:: Directions ::
Only the lines that contain the string "logical" belong in the answer; pull them from the records.

:: Supplied data ::
------------------------------------------------------------

### config.mk
export PLATFORM = sky130hd
export DESIGN_NAME = infix_to_postfix_converter_top
export DESIGN_NICKNAME = d
export VERILOG_FILES = /design/src/rtl/core/i2p_pkg.sv /design/src/rtl/core/infix_to_postfix_converter_top.sv /design/src/rtl/core/i2p_ctrl.sv /design/src/rtl/core/i2p_datapath.sv
export SDC_FILE = /design/constraint.sdc
export NUM_CORES = 1
export LEC_CHECK = 0
export BUFFER_PORTS_ARGS = -buffer_cell sky130_fd_sc_hd__buf_2
export CAP_MARGIN = 20
export CORE_MARGIN = 5
export CORE_UTILIZATION = 45
export DETAILED_ROUTE_END_ITERATION = 12
export GPL_ROUTABILITY_DRIVEN = 0
export PLACE_DENSITY_LB_ADDON = 0.3
export SETUP_SLACK_MARGIN = 0.05
export SKIP_CTS_REPAIR_TIMING = 1
export SYNTH_ARGS = -nofsm -noshare
export SYNTH_HDL_FRONTEND = slang
export SYNTH_SLANG_ARGS = --single-unit
### constraint.sdc
create_clock -name clk -period 5.2 [get_ports clk]
set_input_delay 0.78 -clock clk [delete_from_list [all_inputs] [get_ports clk]]
set_output_delay 0.78 -clock clk [all_outputs]
set_load 0.05 [all_outputs]
### src/rtl/core/i2p_pkg.sv
// Shared types, constants and character helpers for the infix to postfix converter.
package i2p_pkg;

    // Default operator stack depth.
    localparam int DEFAULT_STACK_DEPTH = 16;

    // Characters with a special meaning.
    localparam logic [7:0] CH_PLUS   = 8'h2B;
    localparam logic [7:0] CH_MINUS  = 8'h2D;
    localparam logic [7:0] CH_STAR   = 8'h2A;
    localparam logic [7:0] CH_SLASH  = 8'h2F;
    localparam logic [7:0] CH_CARET  = 8'h5E;
    localparam logic [7:0] CH_LPAREN = 8'h28;
    localparam logic [7:0] CH_RPAREN = 8'h29;
    localparam logic [7:0] CH_NUL    = 8'h00;

    // Error codes carried on every result of an item.
    localparam logic [1:0] ERR_NONE      = 2'd0;
    localparam logic [1:0] ERR_FULL      = 2'd1;
    localparam logic [1:0] ERR_UNMATCHED = 2'd2;

    // How the converter treats an input character.
    typedef enum logic [1:0] {
        CLS_OPERAND,
        CLS_LPAREN,
        CLS_RPAREN,
        CLS_OPER
    } char_class_t;

    // Commands from the controller to the datapath.
    typedef struct packed {
        logic ready;     // controller can take a new item
        logic load;      // capture the input item
        logic emit_in;   // emit the stored character
        logic pop;       // pop the top of the stack
        logic pop_emit;  // the popped character is emitted
        logic push;      // push the stored character
        logic finish;    // close the item with its final result
    } i2p_cmd_t;

    // Status from the datapath to the controller.
    typedef struct packed {
        char_class_t cls;
        logic        count_zero;
        logic        top_is_lparen;
        logic        top_ge;
        logic        last;
        logic        pend_valid;
        logic        out_free;
    } i2p_stat_t;

    // Operator priority; every other character is priority zero.
    function automatic logic [1:0] char_prio(input logic [7:0] c);
        logic [1:0] p;
        p = 2'd0;
        if (c == CH_PLUS || c == CH_MINUS) p = 2'd1;
        if (c == CH_STAR || c == CH_SLASH) p = 2'd2;
        if (c == CH_CARET) p = 2'd3;
        return p;
    endfunction

    // Letters and digits are operands; parentheses are special; all else is an operator.
    function automatic char_class_t char_class(input logic [7:0] c);
        char_class_t k;
        if ((c >= 8'h41 && c <= 8'h5A) || (c >= 8'h61 && c <= 8'h7A) ||
            (c >= 8'h30 && c <= 8'h39))
            k = CLS_OPERAND;
        else if (c == CH_LPAREN)
            k = CLS_LPAREN;
        else if (c == CH_RPAREN)
            k = CLS_RPAREN;
        else
            k = CLS_OPER;
        return k;
    endfunction

endpackage

### src/rtl/core/infix_to_postfix_converter_top.sv
// Infix to postfix converter: one character per transfer, postfix characters out.
// Each item passes through the controller's work, flush and finish states, popping and emitting stack entries
// as needed; the final result of the item then leaves through the output register.
// One item at a time: the input stays stalled until the final result of the previous item has been issued,
// and an output stall holds it longer.
// Reset (rst_n low, asynchronous) empties the operator stack and drops any result in flight.
module infix_to_postfix_converter_top
    import i2p_pkg::*;
#(
    parameter int STACK_DEPTH = DEFAULT_STACK_DEPTH
)
(
    input  logic       clk,
    input  logic       rst_n,
    input  logic       in_valid,
    output logic       in_stall,
    input  logic [7:0] in_char,
    input  logic       is_last,
    output logic       out_valid,
    input  logic       out_stall,
    output logic [7:0] out_char,
    output logic       has_char,
    output logic       end_of_run,
    output logic       end_of_expression,
    output logic [1:0] error_code
);

    i2p_cmd_t  cmd;
    i2p_stat_t stat;

    assign in_stall = !cmd.ready;

    // Sequencer.
    i2p_ctrl u_ctrl (
        .clk      (clk),
        .rst_n    (rst_n),
        .in_valid (in_valid),
        .stat     (stat),
        .cmd      (cmd)
    );

    // Stack and result path.
    i2p_datapath #(
        .STACK_DEPTH (STACK_DEPTH)
    ) u_datapath (
        .clk               (clk),
        .rst_n             (rst_n),
        .in_char           (in_char),
        .is_last           (is_last),
        .cmd               (cmd),
        .stat              (stat),
        .out_stall         (out_stall),
        .out_valid         (out_valid),
        .out_char          (out_char),
        .has_char          (has_char),
        .end_of_run        (end_of_run),
        .end_of_expression (end_of_expression),
        .error_code        (error_code)
    );

    // An accepted item keeps the input stalled until its results are done.
    a_busy_after_accept: assert property (@(posedge clk) disable iff (!rst_n)
        in_valid && !in_stall |=> in_stall)
        else $error("input not stalled after a transfer");

    // The controller never pops an empty stack.
    a_no_pop_empty: assert property (@(posedge clk) disable iff (!rst_n)
        cmd.pop |-> !stat.count_zero)
        else $error("pop from an empty stack");

    // The end of an expression always closes a run.
    a_eoe_closes_run: assert property (@(posedge clk) disable iff (!rst_n)
        out_valid && end_of_expression |-> end_of_run)
        else $error("end of expression without end of run");

    // A result without a character carries a zero character and ends its run.
    a_empty_result: assert property (@(posedge clk) disable iff (!rst_n)
        out_valid && !has_char |-> (out_char == CH_NUL) && end_of_run)
        else $error("malformed empty result");

endmodule

### src/rtl/core/i2p_ctrl.sv
// Controller state machine that sequences pops, pushes and results for one item.
module i2p_ctrl
    import i2p_pkg::*;
(
    input  logic      clk,
    input  logic      rst_n,
    input  logic      in_valid,
    input  i2p_stat_t stat,
    output i2p_cmd_t  cmd
);

    typedef enum logic [1:0] {
        S_IDLE,
        S_WORK,
        S_FLUSH,
        S_FINISH
    } state_t;

    state_t state_reg;
    state_t state_next;
    logic   can_emit;

    // A new character may go to the pending slot once the slot can drain.
    assign can_emit = !stat.pend_valid || stat.out_free;

    // Command decode and next state.
    always_comb
    begin
        cmd        = '0;
        state_next = state_reg;
        unique case (state_reg)
            S_IDLE:
            begin
                cmd.ready = 1'b1;
                cmd.load  = in_valid;
                if (in_valid) state_next = S_WORK;
            end
            S_WORK:
            begin
                unique case (stat.cls)
                    CLS_OPERAND:
                    begin
                        if (can_emit)
                        begin
                            cmd.emit_in = 1'b1;
                            state_next  = S_FLUSH;
                        end
                    end
                    CLS_LPAREN:
                    begin
                        cmd.push   = 1'b1;
                        state_next = S_FLUSH;
                    end
                    CLS_RPAREN:
                    begin
                        if (!stat.count_zero && !stat.top_is_lparen)
                        begin
                            if (can_emit)
                            begin
                                cmd.pop      = 1'b1;
                                cmd.pop_emit = 1'b1;
                            end
                        end
                        else
                        begin
                            // Discard the matching opening parenthesis, if any.
                            cmd.pop    = !stat.count_zero;
                            state_next = S_FLUSH;
                        end
                    end
                    CLS_OPER:
                    begin
                        if (!stat.count_zero && stat.top_ge)
                        begin
                            if (can_emit)
                            begin
                                cmd.pop      = 1'b1;
                                cmd.pop_emit = 1'b1;
                            end
                        end
                        else
                        begin
                            cmd.push   = 1'b1;
                            state_next = S_FLUSH;
                        end
                    end
                    default: state_next = S_FLUSH;
                endcase
            end
            S_FLUSH:
            begin
                if (stat.last && !stat.count_zero)
                begin
                    if (can_emit)
                    begin
                        cmd.pop      = 1'b1;
                        cmd.pop_emit = 1'b1;
                    end
                end
                else
                begin
                    state_next = S_FINISH;
                end
            end
            S_FINISH:
            begin
                if (stat.out_free)
                begin
                    cmd.finish = 1'b1;
                    state_next = S_IDLE;
                end
            end
            default: state_next = S_IDLE;
        endcase
    end

    // State register.
    always_ff @(posedge clk or negedge rst_n)
    begin
        if (!rst_n)
            state_reg <= S_IDLE;
        else
            state_reg <= state_next;
    end

endmodule

### src/rtl/core/i2p_datapath.sv
// Datapath: operator stack memory, top cache, pending result and output register.
module i2p_datapath
    import i2p_pkg::*;
#(
    parameter int STACK_DEPTH = DEFAULT_STACK_DEPTH
)
(
    input  logic       clk,
    input  logic       rst_n,
    input  logic [7:0] in_char,
    input  logic       is_last,
    input  i2p_cmd_t   cmd,
    output i2p_stat_t  stat,
    input  logic       out_stall,
    output logic       out_valid,
    output logic [7:0] out_char,
    output logic       has_char,
    output logic       end_of_run,
    output logic       end_of_expression,
    output logic [1:0] error_code
);

    localparam int AW = (STACK_DEPTH > 1) ? $clog2(STACK_DEPTH) : 1;
    localparam int CW = $clog2(STACK_DEPTH + 1);
    localparam logic [CW-1:0] FULL_COUNT = CW'(STACK_DEPTH);

    logic [7:0]    mem [STACK_DEPTH];
    logic [7:0]    char_reg;
    logic          last_reg;
    logic [1:0]    err_reg;
    logic [1:0]    err_next;
    logic [CW-1:0] count_reg;
    logic [CW-1:0] open_reg;
    logic [7:0]    top_reg;
    logic [7:0]    below_reg;
    logic          pend_valid_reg;
    logic [7:0]    pend_char_reg;
    logic          out_valid_reg;
    logic          full;
    logic          push_ok;
    logic          emit;
    logic [7:0]    emit_char;
    logic          move_out;
    logic [AW-1:0] wr_addr;
    logic [AW-1:0] rd_addr;
    logic [CW-1:0] rd_count;

    assign full      = (count_reg == FULL_COUNT);
    assign push_ok   = cmd.push && !full;
    assign wr_addr   = count_reg[AW-1:0];
    assign rd_count  = count_reg - CW'(3);
    assign rd_addr   = rd_count[AW-1:0];
    assign emit      = cmd.emit_in || (cmd.pop && cmd.pop_emit);
    assign emit_char = cmd.emit_in ? char_reg : top_reg;
    assign move_out  = (emit && pend_valid_reg) || cmd.finish;

    // Error of an item is known when it is taken: the stack and the open count decide it.
    always_comb
    begin
        err_next = ERR_NONE;
        unique case (char_class(in_char))
            CLS_LPAREN:
                if (full) err_next = ERR_FULL;
            CLS_RPAREN:
                if (open_reg == '0) err_next = ERR_UNMATCHED;
            CLS_OPER:
                if (full && (char_prio(top_reg) < char_prio(in_char))) err_next = ERR_FULL;
            default:
                err_next = ERR_NONE;
        endcase
    end

    // Item capture.
    always_ff @(posedge clk)
    begin
        if (cmd.load)
        begin
            char_reg <= in_char;
            last_reg <= is_last;
            err_reg  <= err_next;
        end
    end

    // Stack memory write and next-below read; the top two entries are cached.
    always_ff @(posedge clk)
    begin
        if (push_ok)
        begin
            mem[wr_addr] <= char_reg;
            top_reg      <= char_reg;
            below_reg    <= top_reg;
        end
        else if (cmd.pop)
        begin
            top_reg   <= below_reg;
            below_reg <= mem[rd_addr];
        end
    end

    // Stack depth and count of stacked opening parentheses.
    always_ff @(posedge clk or negedge rst_n)
    begin
        if (!rst_n)
        begin
            count_reg <= '0;
            open_reg  <= '0;
        end
        else if (push_ok)
        begin
            count_reg <= count_reg + CW'(1);
            if (char_reg == CH_LPAREN) open_reg <= open_reg + CW'(1);
        end
        else if (cmd.pop)
        begin
            count_reg <= count_reg - CW'(1);
            if (top_reg == CH_LPAREN) open_reg <= open_reg - CW'(1);
        end
    end

    // Pending slot holds the newest character until it is known whether it is the last one.
    always_ff @(posedge clk or negedge rst_n)
    begin
        if (!rst_n)
            pend_valid_reg <= 1'b0;
        else if (emit)
            pend_valid_reg <= 1'b1;
        else if (cmd.finish)
            pend_valid_reg <= 1'b0;
    end

    always_ff @(posedge clk)
    begin
        if (emit) pend_char_reg <= emit_char;
    end

    // Output register valid.
    always_ff @(posedge clk or negedge rst_n)
    begin
        if (!rst_n)
            out_valid_reg <= 1'b0;
        else if (move_out)
            out_valid_reg <= 1'b1;
        else if (!out_stall)
            out_valid_reg <= 1'b0;
    end

    // Output register payload.
    always_ff @(posedge clk)
    begin
        if (move_out)
        begin
            out_char          <= pend_valid_reg ? pend_char_reg : CH_NUL;
            has_char          <= pend_valid_reg;
            end_of_run        <= cmd.finish;
            end_of_expression <= cmd.finish && last_reg;
            error_code        <= err_reg;
        end
    end

    assign out_valid = out_valid_reg;

    // Status toward the controller.
    always_comb
    begin
        stat.cls           = char_class(char_reg);
        stat.count_zero    = (count_reg == '0);
        stat.top_is_lparen = (top_reg == CH_LPAREN);
        stat.top_ge        = (char_prio(top_reg) >= char_prio(char_reg));
        stat.last          = last_reg;
        stat.pend_valid    = pend_valid_reg;
        stat.out_free      = !out_valid_reg || !out_stall;
    end

endmodule
[Word level (Yosys, flattened, before mapping)]
Memories as Yosys holds them, arrays and structs flattened.
Index checks and enable logic that the tools add are counted.
Storage, ports and cells
  word-level logic and storage cells: 180
  register bits: 62
  RAM bits: 128
  memories: 1
  output and inout bits: 15
  bits of input ports: 13
Cells by class
  equal/unequal tests: 38
  multiplexer cells: 62
  order comparisons: 14
  add/subtract/negate cells: 5
  reduce and logical (&&, ||, !) cells: 44
Memories
  u_datapath.mem: depth 16, bits a word 8, read ports 1, clocked after memory_dff 0, wr ports 1, line i2p_datapath.sv:27  | logic [7:0] mem [STACK_DEPTH];
Operators by type and width (count)
  $eq 8x6->1 const B: 17
  $mux 2: 23
  $mux 8: 5
  $ge 8x7->1 const B: 4
  $le 8x7->1 const B: 4
  $mux 5: 6
  $eq 8x7->1 const B: 3
  $mux 1: 22
  $ge 8x6->1 const B: 2
  $le 8x6->1 const B: 2
  $pmux 2 s4: 2
  $logic_and 1x1->1: 14
  $logic_or 1x1->1: 14
  $eq 2x2->1 const B: 6
  $add 5x1->5 const B: 2
  $logic_not 5->1: 2
  $sub 5x1->5 const B: 2
  $pmux 2 s2: 2
  $logic_not 1->1: 7
  $eq 2x1->1 const B: 3
  $ne 2x2->1 const B: 3
  $ne 3x3->1 const B: 2
  $pmux 2 s3: 1
  $reduce_and 6->1: 1
  other kinds (10): 14

[Logic depth before layout (Yosys ltp)]
Gate-level depths: netlist (run 1).
  depth after elaboration: 15
  gate-level depth with buffers: 18
  mapped depth without buffers: 18

[Modules after synthesis]
From an unflattened synthesis (run 1), not the netlist that was laid out.
Unflattened totals
  cell total of the unflattened synthesis: 508
  area total of the unflattened synthesis: 8356.8 um^2
By module, submodules not included
  i2p_datapath: cells an instance 473, instances 1, seq. area each 5585.4 um^2, area each 8075.2 um^2
  i2p_ctrl: cells an instance 34, instances 1, seq. area each 50.0 um^2, area each 277.8 um^2
  infix_to_postfix_converter_top: cells an instance 1, instances 1, seq. area each 0.0 um^2, area each 3.8 um^2

[Least setup slack after synthesis (run 1)]
OpenSTA, ideal clock, no wires.
  kind: reg2reg
  start: register u_datapath.char_reg[4]
  end: register u_datapath.open_reg[4]
  cell stages (with the launch flop): 17
  data arrival time: 4020 ps
  path slack: 1100 ps
  period minus slack after synthesis: 4100 ps
  path buffers: 1
  cell sequence: edfxtp_1 > nand2_1 > or4b_2 > o22ai_1 > mux2i_1 > nor2_1 > ha_1 > nand2b_1 > a21oi_1 > o31ai_2 > or2_4 > buf_4 > fa_1 > a21o_1 > a21o_1 > o41ai_1 > xor2_1
Between the ends
  longest elaborated chain between the ends: 13
  elaborated cells between the ends (all ways): 43
  classes of those cells: order compare: 7; eq/ne: 11; mux: 13; reduce/logical: 12
Ends and longest elaborated chain
  start: declaration: line i2p_datapath.sv:28  | logic [7:0] char_reg;
  start signal: assignment: line i2p_datapath.sv:78  | char_reg <= in_char;
  $eq 8x6->1: line i2p_pkg.sv:56  | if (c == CH_PLUS || c == CH_MINUS) p = 2'd1;
  $logic_or 1x1->1: line i2p_pkg.sv:56
  $mux 1: line i2p_pkg.sv:56
  $mux 2: line i2p_pkg.sv:57  | if (c == CH_STAR || c == CH_SLASH) p = 2'd2;
  $mux 2: line i2p_pkg.sv:58  | if (c == CH_CARET) p = 2'd3;
  $ge 2x2->1: line i2p_datapath.sv:168  | stat.top_ge = (char_prio(top_reg) >= char_prio(char_reg));
  $logic_and 1x1->1: line i2p_ctrl.sv:73  | if (!stat.count_zero && stat.top_ge)
  $mux 1: line i2p_ctrl.sv:73
  $pmux 1 s2: line i2p_ctrl.sv:40  | unique case (stat.cls)
  $mux 1: line i2p_ctrl.sv:31  | unique case (state_reg)
  $logic_and 1x1->1: line i2p_datapath.sv:49  | assign push_ok = cmd.push && !full;
  $ne 2x2->1 (no source line) / $reduce_bool 2->1 (equally long branches)
  $reduce_and 3->1 (no source line)
  end signal: assignment: line i2p_datapath.sv:111  | if (char_reg == CH_LPAREN) open_reg <= open_reg + CW'(1);
  end signal: assignment: line i2p_datapath.sv:116  | if (top_reg == CH_LPAREN) open_reg <= open_reg - CW'(1);
  end: declaration: line i2p_datapath.sv:33  | logic [CW-1:0] open_reg;
Several ways; a longest one is shown, not always the timed one.
A chain may end at the register's enable or synchronous reset.

[Worst setup path in the final report (run 1)]
  start: register u_datapath.char_reg[7]
  end: register u_datapath.open_reg[4]
The elaborated chain is that of the path after synthesis.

------------------------------------------------------------

:: Exercise response ::
  reduce and logical (&&, ||, !) cells: 44
  classes of those cells: order compare: 7; eq/ne: 11; mux: 13; reduce/logical: 12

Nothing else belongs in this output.